Piadas à parte, o governo de extrema direita de Bolsonaro dinamitou o teto de gastos sob aplausos da esquerda, que jamais simpatizou com esse mecanismo financeiro, e sob o espanto do mercado financeiro, que o considerava um instrumento para conter a gastança do setor público.

O problema não está na derrubada do teto de gastos, mas no motivo que levou o governo a o fazer.

A causa imediata da queda do teto foram motivos eleitorais, e não a benemerência governamental, pois seria possível socorrer os miseráveis, que realmente necessitam dos R$ 400 mensais para sobreviver, sem dinamitá-lo. Bastava deixar de lado as emendas de relator, que também possuem nítido caráter eleitoreiro, e que foram ressuscitadas pelo atual governo sem nenhuma transparência, e encontram-se sob a mira do STF e do TCU.

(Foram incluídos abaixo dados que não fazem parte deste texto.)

`src/rtl/clock_pkg.sv`:
```
// Shared types and helpers for the hh:mm:ss timekeeping core.
package clock_pkg;

    typedef enum logic [1:0] {
        FIELD_SEC  = 2'd0,
        FIELD_MIN  = 2'd1,
        FIELD_HOUR = 2'd2,
        FIELD_RSVD = 2'd3
    } field_e;

    localparam logic [6:0] MOD_SEC  = 7'd60;
    localparam logic [6:0] MOD_MIN  = 7'd60;
    localparam logic [6:0] MOD_HOUR = 7'd24;

    typedef struct packed {
        logic [4:0] hour;
        logic [5:0] min;
        logic [5:0] sec;
    } hms_t;

    // One modular add/subtract; returns {carry_or_borrow, value}.
    // Callers keep amt below the modulus, so at most one carry/borrow occurs.
    function automatic logic [7:0] mod_step(input logic [6:0] v, input logic [6:0] amt,
                                            input logic up, input logic [6:0] modulus);
        logic [6:0] sum;
        logic [7:0] res;
        if (up) begin
            sum = v + amt;
            res = (sum >= modulus) ? {1'b1, sum - modulus} : {1'b0, sum};
        end else begin
            res = (v >= amt) ? {1'b0, v - amt} : {1'b1, v + modulus - amt};
        end
        return res;
    endfunction

    // Add/subtract amt to one field; carry/borrow ripples only upward, hour wraps.
    function automatic hms_t hms_add(input hms_t t, input field_e f,
                                     input logic [6:0] amt, input logic up);
        logic [7:0] s, m, h;
        logic [6:0] amt_m, amt_h;
        hms_t r;
        s     = mod_step({1'b0, t.sec}, (f == FIELD_SEC) ? amt : 7'd0, up, MOD_SEC);
        amt_m = (f == FIELD_MIN) ? amt : {6'd0, s[7]};
        m     = mod_step({1'b0, t.min}, amt_m, up, MOD_MIN);
        amt_h = (f == FIELD_HOUR) ? amt : {6'd0, m[7]};
        h     = mod_step({2'b0, t.hour}, amt_h, up, MOD_HOUR);
        r.sec  = 6'(s[6:0]);
        r.min  = 6'(m[6:0]);
        r.hour = 5'(h[6:0]);
        return r;
    endfunction

endpackage

```
`src/rtl/rtc_timekeeper_if.sv`:
```
// Control, adjust, alarm and time-output bundle of the timekeeper.
interface rtc_timekeeper_if #(parameter int unsigned N_LED = 10);
    logic             run;
    logic             mode12;
    logic             adj_valid;
    logic [1:0]       adj_field;
    logic             adj_dir;
    logic [5:0]       adj_amt;
    logic             alarm_en;
    logic [4:0]       alarm_h;
    logic [5:0]       alarm_m;
    logic             alarm_ack;
    logic [4:0]       hour;
    logic [5:0]       min;
    logic [5:0]       sec;
    logic [4:0]       hour_disp;
    logic             pm;
    logic             tick;
    logic             adj_err;
    logic             ringing;
    logic [N_LED-1:0] led;

    modport master (
        output run, mode12, adj_valid, adj_field, adj_dir, adj_amt,
               alarm_en, alarm_h, alarm_m, alarm_ack,
        input  hour, min, sec, hour_disp, pm, tick, adj_err, ringing, led
    );

    modport slave (
        input  run, mode12, adj_valid, adj_field, adj_dir, adj_amt,
               alarm_en, alarm_h, alarm_m, alarm_ack,
        output hour, min, sec, hour_disp, pm, tick, adj_err, ringing, led
    );
endinterface

```
`src/rtl/rtc_prescaler.sv`:
```
// Divides the system clock down to a one-second tick request.
module rtc_prescaler #(
    parameter int unsigned TICK_DIV = 50000000
) (
    input  logic clk,
    input  logic reset,
    input  logic run,
    output logic tick_req
);
    localparam int unsigned CW = (TICK_DIV > 1) ? $clog2(TICK_DIV) : 1;
    localparam logic [CW-1:0] TERM = CW'(TICK_DIV - 1);

    logic [CW-1:0] cnt;

    // Free-running divider, parked at zero while time is frozen.
    always_ff @(posedge clk) begin
        if (reset || !run)  cnt <= '0;
        else if (cnt == TERM) cnt <= '0;
        else                cnt <= cnt + 1'b1;
    end

    assign tick_req = run && (cnt == TERM);
endmodule

```
`src/rtl/rtc_timekeeper.sv`:
```
// hh:mm:ss timekeeper: tick/adjust arbitration, 12/24 h display, alarm, progress bar.
module rtc_timekeeper
    import clock_pkg::*;
#(
    parameter int unsigned TICK_DIV  = 50000000,
    parameter int unsigned INIT_H    = 0,
    parameter int unsigned INIT_M    = 0,
    parameter int unsigned INIT_S    = 0,
    parameter int unsigned N_LED     = 10,
    parameter int unsigned RING_SECS = 60
) (
    input logic             clk,
    input logic             reset,
    rtc_timekeeper_if.slave bus
);
    localparam hms_t T_INIT = '{hour: 5'(INIT_H), min: 6'(INIT_M), sec: 6'(INIT_S)};
    localparam int unsigned RCW = $clog2(RING_SECS + 1);
    localparam logic [RCW-1:0] RING_LAST = RCW'(RING_SECS - 1);

    hms_t           t, t_tick, t_adj;
    logic           tick_req, tick_pending, tick_go, adj_ok, match;
    logic           tick_q, adj_err_q, ringing_q;
    logic [RCW-1:0] ring_cnt;
    logic [6:0]     amt;
    logic [4:0]     hour_disp;
    logic [11:0]    sec_scaled;
    logic [N_LED-1:0] led;

    rtc_prescaler #(.TICK_DIV(TICK_DIV)) u_presc (
        .clk      (clk),
        .reset    (reset),
        .run      (bus.run),
        .tick_req (tick_req)
    );

    assign amt     = {1'b0, bus.adj_amt};
    // An adjust owns the cycle; a tick (new or deferred) goes through otherwise.
    assign tick_go = !bus.adj_valid && (tick_req || tick_pending);
    assign t_tick  = hms_add(t, FIELD_SEC, 7'd1, 1'b1);
    assign t_adj   = hms_add(t, field_e'(bus.adj_field), amt, bus.adj_dir);
    assign match   = (t_tick.sec == 6'd0) && (t_tick.min == bus.alarm_m) &&
                     (t_tick.hour == bus.alarm_h);

    // Adjust is legal only for a real field and a magnitude below its modulus.
    always_comb begin
        adj_ok = 1'b0;
        case (field_e'(bus.adj_field))
            FIELD_SEC:  adj_ok = amt < MOD_SEC;
            FIELD_MIN:  adj_ok = amt < MOD_MIN;
            FIELD_HOUR: adj_ok = amt < MOD_HOUR;
            default:    adj_ok = 1'b0;
        endcase
    end

    // Time registers; a tick colliding with an adjust is parked for one cycle.
    always_ff @(posedge clk) begin
        if (reset) begin
            t            <= T_INIT;
            tick_pending <= 1'b0;
            tick_q       <= 1'b0;
            adj_err_q    <= 1'b0;
        end else begin
            tick_q    <= tick_go;
            adj_err_q <= bus.adj_valid && !adj_ok;
            if (bus.adj_valid) begin
                if (adj_ok) t <= t_adj;
                tick_pending <= tick_pending || tick_req;
            end else if (tick_go) begin
                t            <= t_tick;
                // Pending and fresh request together: apply one, keep the other.
                tick_pending <= tick_pending && tick_req;
            end
        end
    end

    // Alarm: ack/disable first, then a tick landing on hh:mm:00, then ring timeout.
    always_ff @(posedge clk) begin
        if (reset) begin
            ringing_q <= 1'b0;
            ring_cnt  <= '0;
        end else if (bus.alarm_ack || !bus.alarm_en) begin
            ringing_q <= 1'b0;
        end else if (tick_go && match) begin
            ringing_q <= 1'b1;
            ring_cnt  <= '0;
        end else if (tick_go && ringing_q) begin
            if (ring_cnt == RING_LAST) ringing_q <= 1'b0;
            else                       ring_cnt  <= ring_cnt + 1'b1;
        end
    end

    // 12 h view maps 0 -> 12 and 13..23 -> 1..11.
    always_comb begin
        hour_disp = t.hour;
        if (bus.mode12) begin
            if (t.hour == 5'd0)       hour_disp = 5'd12;
            else if (t.hour > 5'd12)  hour_disp = t.hour - 5'd12;
        end
    end

    assign sec_scaled = 12'(t.sec) * 12'(N_LED);
    for (genvar i = 0; i < N_LED; i++) begin : g_led
        assign led[i] = sec_scaled > 12'(i * 60);
    end

    assign bus.hour      = t.hour;
    assign bus.min       = t.min;
    assign bus.sec       = t.sec;
    assign bus.hour_disp = hour_disp;
    assign bus.pm        = t.hour >= 5'd12;
    assign bus.tick      = tick_q;
    assign bus.adj_err   = adj_err_q;
    assign bus.ringing   = ringing_q;
    assign bus.led       = led;
endmodule

```
`src/flat_wrapper.sv`:
```
// flat-port wrapper written by rule: the top's interface ports become plain ports
module rtc_timekeeper_flat import clock_pkg::*;
#(
    parameter int unsigned TICK_DIV  = 50000000,
    parameter int unsigned INIT_H    = 0,
    parameter int unsigned INIT_M    = 0,
    parameter int unsigned INIT_S    = 0,
    parameter int unsigned N_LED     = 10,
    parameter int unsigned RING_SECS = 60
)
  (clk, reset, bus_run, bus_mode12, bus_adj_valid, bus_adj_field, bus_adj_dir, bus_adj_amt, bus_alarm_en, bus_alarm_h, bus_alarm_m, bus_alarm_ack, bus_hour, bus_min, bus_sec, bus_hour_disp, bus_pm, bus_tick, bus_adj_err, bus_ringing, bus_led);
  rtc_timekeeper_if #(.N_LED(N_LED)) bus_i ();
  input logic clk;
  input logic reset;
  input wire logic [$bits(bus_i.run)-1:0] bus_run;
  input wire logic [$bits(bus_i.mode12)-1:0] bus_mode12;
  input wire logic [$bits(bus_i.adj_valid)-1:0] bus_adj_valid;
  input wire logic [$bits(bus_i.adj_field)-1:0] bus_adj_field;
  input wire logic [$bits(bus_i.adj_dir)-1:0] bus_adj_dir;
  input wire logic [$bits(bus_i.adj_amt)-1:0] bus_adj_amt;
  input wire logic [$bits(bus_i.alarm_en)-1:0] bus_alarm_en;
  input wire logic [$bits(bus_i.alarm_h)-1:0] bus_alarm_h;
  input wire logic [$bits(bus_i.alarm_m)-1:0] bus_alarm_m;
  input wire logic [$bits(bus_i.alarm_ack)-1:0] bus_alarm_ack;
  output wire logic [$bits(bus_i.hour)-1:0] bus_hour;
  output wire logic [$bits(bus_i.min)-1:0] bus_min;
  output wire logic [$bits(bus_i.sec)-1:0] bus_sec;
  output wire logic [$bits(bus_i.hour_disp)-1:0] bus_hour_disp;
  output wire logic [$bits(bus_i.pm)-1:0] bus_pm;
  output wire logic [$bits(bus_i.tick)-1:0] bus_tick;
  output wire logic [$bits(bus_i.adj_err)-1:0] bus_adj_err;
  output wire logic [$bits(bus_i.ringing)-1:0] bus_ringing;
  output wire logic [$bits(bus_i.led)-1:0] bus_led;
  assign bus_i.run = bus_run;
  assign bus_i.mode12 = bus_mode12;
  assign bus_i.adj_valid = bus_adj_valid;
  assign bus_i.adj_field = bus_adj_field;
  assign bus_i.adj_dir = bus_adj_dir;
  assign bus_i.adj_amt = bus_adj_amt;
  assign bus_i.alarm_en = bus_alarm_en;
  assign bus_i.alarm_h = bus_alarm_h;
  assign bus_i.alarm_m = bus_alarm_m;
  assign bus_i.alarm_ack = bus_alarm_ack;
  assign bus_hour = bus_i.hour;
  assign bus_min = bus_i.min;
  assign bus_sec = bus_i.sec;
  assign bus_hour_disp = bus_i.hour_disp;
  assign bus_pm = bus_i.pm;
  assign bus_tick = bus_i.tick;
  assign bus_adj_err = bus_i.adj_err;
  assign bus_ringing = bus_i.ringing;
  assign bus_led = bus_i.led;
  rtc_timekeeper #(.TICK_DIV(TICK_DIV), .INIT_H(INIT_H), .INIT_M(INIT_M), .INIT_S(INIT_S), .N_LED(N_LED), .RING_SECS(RING_SECS)) u_core (.clk(clk), .reset(reset), .bus(bus_i));
endmodule
```
`config.mk`:
```
export PLATFORM = sky130hd
export DESIGN_NAME = rtc_timekeeper_flat
export DESIGN_NICKNAME = d
export VERILOG_FILES = /design/src/rtl/clock_pkg.sv /design/src/rtl/rtc_timekeeper_if.sv /design/src/rtl/rtc_prescaler.sv /design/src/rtl/rtc_timekeeper.sv /design/src/flat_wrapper.sv
export SDC_FILE = /design/constraint.sdc
export NUM_CORES = 1
export LEC_CHECK = 0
export ABC_CLOCK_PERIOD_IN_PS = 7040
export CORE_ASPECT_RATIO = 0.5
export CORE_MARGIN = 2
export CORE_UTILIZATION = 54
export CTS_CLUSTER_SIZE = 10
export DETAILED_ROUTE_END_ITERATION = 10
export GPL_ROUTABILITY_DRIVEN = 1
export PLACE_DENSITY = 0.82
export SKIP_CTS_REPAIR_TIMING = 1
export SLEW_MARGIN = 0
export SYNTH_ARGS = -nofsm -noshare
export SYNTH_HDL_FRONTEND = slang
export SYNTH_SLANG_ARGS = --single-unit
```
`constraint.sdc`:
```
create_clock -name clk -period 7.04 [get_ports clk]
set_input_delay 0.704 -clock clk [delete_from_list [all_inputs] [get_ports clk]]
set_output_delay 0.704 -clock clk [all_outputs]
set_load 0.02 [all_outputs]
```
After elaboration in Yosys (flattened, before gate mapping)
Index checks and enable logic that the tools add are counted.
{"block": "classes", "n_mul": 1, "eq_ne": 8, "bitwise_logic": 1, "muxes": 30, "n_reduce_logical": 27, "n_lt_le_gt_ge": 23, "addsub": 24}
{"operator": "2-to-1 mux 8 bit", "n": 8}
{"operator": "2-to-1 mux 17 bit", "n": 3}
{"operator": "greater-than comparator 10 x 9 -> 1 bit, second input constant", "n": 4}
{"operator": "2-to-1 mux 6 bit", "n": 6}
{"operator": "2-to-1 mux 5 bit", "n": 7}
{"operator": "greater-or-equal comparator 7 x 6 -> 1 bit, second input constant", "n": 4}
{"operator": "subtractor 7 x 6 -> 7 bit, second input constant", "n": 4}
{"operator": "adder 26 x 1 -> 26 bit, second input constant", "n": 1}
{"operator": "== test 26 bit, second input constant", "n": 1}
{"operator": "greater-than comparator 10 x 8 -> 1 bit, second input constant", "n": 2}
{"operator": "adder 6 x 6 -> 7 bit, second input constant", "n": 2}
{"operator": "adder 6 x 7 -> 7 bit", "n": 2}
{"operator": "greater-or-equal comparator 6 x 7 -> 1 bit", "n": 2}
{"operator": "subtractor 6 x 7 -> 7 bit", "n": 2}
{"operator": "subtractor 7 bit", "n": 2}
{"operator": "greater-than comparator 10 x 1 -> 1 bit, second input constant", "n": 1}
{"operator": "greater-than comparator 10 bit, second input constant", "n": 1}
{"operator": "greater-than comparator 10 x 6 -> 1 bit, second input constant", "n": 1}
{"operator": "greater-than comparator 10 x 7 -> 1 bit, second input constant", "n": 1}
{"operator": "subtractor 5 bit", "n": 2}
{"operator": "subtractor 5 bit, second input constant", "n": 2}
{"operator": "multiplier 6 x 3 -> 9 bit, second input constant", "n": 1}
{"operator": "logical AND 1 bit", "n": 8}
{"operator": "adder 5 x 6 -> 7 bit", "n": 1}
{"operator": "other kinds (31)", "n": 46}
{"block": "totals", "word_cells": 123, "ff_bits": 53, "input_bits": 27, "out_inout_bits": 36}

Logic depth before layout (Yosys ltp)
{"block": "depth", "depth_word": 18, "mapped_depth": 38, "depth_no_buf": 38}

Modules after synthesis
Synthesis repeated with hierarchy kept, for this count alone.
{"block": "hier_totals", "hier_cells": 840, "area_unflattened_um2": 6530.0}
{"module": "rtc_timekeeper", "n_inst": 1, "area_each_um2": 5326.4, "cells_each": 697, "seq_area_each_um2": 540.5}
{"module": "rtc_prescaler", "n_inst": 1, "area_each_um2": 1203.7, "cells_each": 143, "seq_area_each_um2": 520.5}

Least setup slack after synthesis
Ideal clock, no wire load.
{"block": "synth_path", "kind": "input port to flip-flop", "start": "input port bus_adj_field[0]", "end": "register u_core.t (netlist bit u_core.bus.hour[4])", "t_arrival_ps": 7272, "required_ps": 6949, "n_path_buf": 1, "path_stages": 38, "setup_slack_ps": -323, "setup_time_ps": 91, "cell_sequence": "nor2_1 nand2_1 inv_1 ha_1 buf_2 a21o_1 nand2_1 xnor2_1 ha_1 a31oi_1 o31ai_1 mux2i_1 o21ai_0 ha_1 nand2b_1 a21oi_1 nor2_1 xnor2_1 (+2 left out) o21ai_0 nor2_1 o31ai_1 a21oi_1 o21ai_0 ha_1 fa_1 a21oi_1 o21bai_1 xor2_1 inv_1 ha_1 nor4_1 nand4_1 o211ai_1 o21ai_0 a221o_1 a311oi_1"}
{"block": "synth_between", "elab_chain_len": 18, "word_cells_on_any_way": 33, "cone_classes": "add/sub: 6; order compare: 6; eq/ne: 3; mux: 15; reduce/logical: 3"}
{"element": "from (decl)", "line": "flat_wrapper.sv:18", "text": "input wire logic [$bits(bus_i.adj_field)-1:0] bus_adj_field;"}
{"element": "zero test 2 bit", "line": "clock_pkg.sv:42, rtc_timekeeper.sv:47"}
{"element": "2-to-1 mux 6 bit", "line": "clock_pkg.sv:42", "text": "s = mod_step({1'b0, t.sec}, (f == FIELD_SEC) ? amt : 7'd0, up, MOD_SEC);"}
{"element": "adder 6 x 7 -> 7 bit", "line": "clock_pkg.sv:28", "text": "sum = v + amt;"}
{"element": "greater-or-equal comparator 7 x 6 -> 1 bit", "line": "clock_pkg.sv:29", "text": "res = (sum >= modulus) ? {1'b1, sum - modulus} : {1'b0, sum};"}
{"element": "2-to-1 mux 8 bit", "line": "clock_pkg.sv:29"}
{"element": "2-to-1 mux 8 bit", "line": "clock_pkg.sv:27", "text": "if (up) begin"}
{"element": "2-to-1 mux 6 bit", "line": "clock_pkg.sv:43", "text": "amt_m = (f == FIELD_MIN) ? amt : {6'd0, s[7]};"}
{"element": "adder 6 x 7 -> 7 bit", "line": "clock_pkg.sv:28"}
{"element": "(+2 left out)"}
{"element": "2-to-1 mux 8 bit", "line": "clock_pkg.sv:27"}
{"element": "2-to-1 mux 6 bit", "line": "clock_pkg.sv:45", "text": "amt_h = (f == FIELD_HOUR) ? amt : {6'd0, m[7]};"}
{"element": "adder 5 x 6 -> 7 bit", "line": "clock_pkg.sv:28"}
{"element": "greater-or-equal comparator 7 x 5 -> 1 bit or subtractor 5 bit (tied branches)", "line": "clock_pkg.sv:29"}
{"element": "2-to-1 mux 5 bit", "line": "clock_pkg.sv:29"}
{"element": "2-to-1 mux 5 bit", "line": "clock_pkg.sv:27"}
{"element": "2-to-1 mux 17 bit", "line": "rtc_timekeeper.sv:66", "text": "if (adj_ok) t <= t_adj;"}
{"element": "2-to-1 mux 17 bit", "line": "rtc_timekeeper.sv:65", "text": "if (bus.adj_valid) begin"}
{"element": "to (signal assigned)", "line": "rtc_timekeeper.sv:66"}
{"element": "to (signal assigned)", "line": "rtc_timekeeper.sv:69", "text": "t <= t_tick;"}
{"element": "to (decl)", "line": "rtc_timekeeper.sv:20", "text": "hms_t t, t_tick, t_adj;"}
Parallel ways exist; a longest one is shown, timed or not. The select of a mux whose other input is x is not followed.
A chain may end at the register's enable or synchronous reset.

Final worst setup path
{"block": "layout_path", "start": "input port bus_adj_field[1]", "end": "register u_core.t (netlist bit u_core.bus.hour[4])"}
The elaborated chain is that of the path after synthesis.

Não se trata de uma questão de receita o governo tem arrecadado como nunca. Trata-se de acomodar sob o mesmo teto esses diversos gastos públicos.

O mecanismo financeiro do teto de gastos foi mal desenhado em sua origem. A lógica de colocar diferentes tipos de despesas sob o mesmo teto acabaria fazendo com que as despesas "mais fortes" expulsassem as "mais fracas". É simples de entender: gastos com pessoal são "despesas fortes", pois são "obrigatórias" e têm um conjunto coeso de pessoas interessadas, de tal modo que dificilmente conseguem ser reduzidas pelo governo; já as despesas com investimentos são "mais fracas", pois as pessoas interessadas se constituem em um grupo mais "difuso", com menos poder para impor o gasto, embora seja igualmente importante para o país, constituindo-se em "despesas discricionárias". Colocadas sob o mesmo teto, a mais fortes seguramente expulsam as mais fracas. E isso vêm ocorrendo desde o início da regra do teto, em 2016, que o governo Temer criou para seus sucessores. Não durou um mandato presidencial.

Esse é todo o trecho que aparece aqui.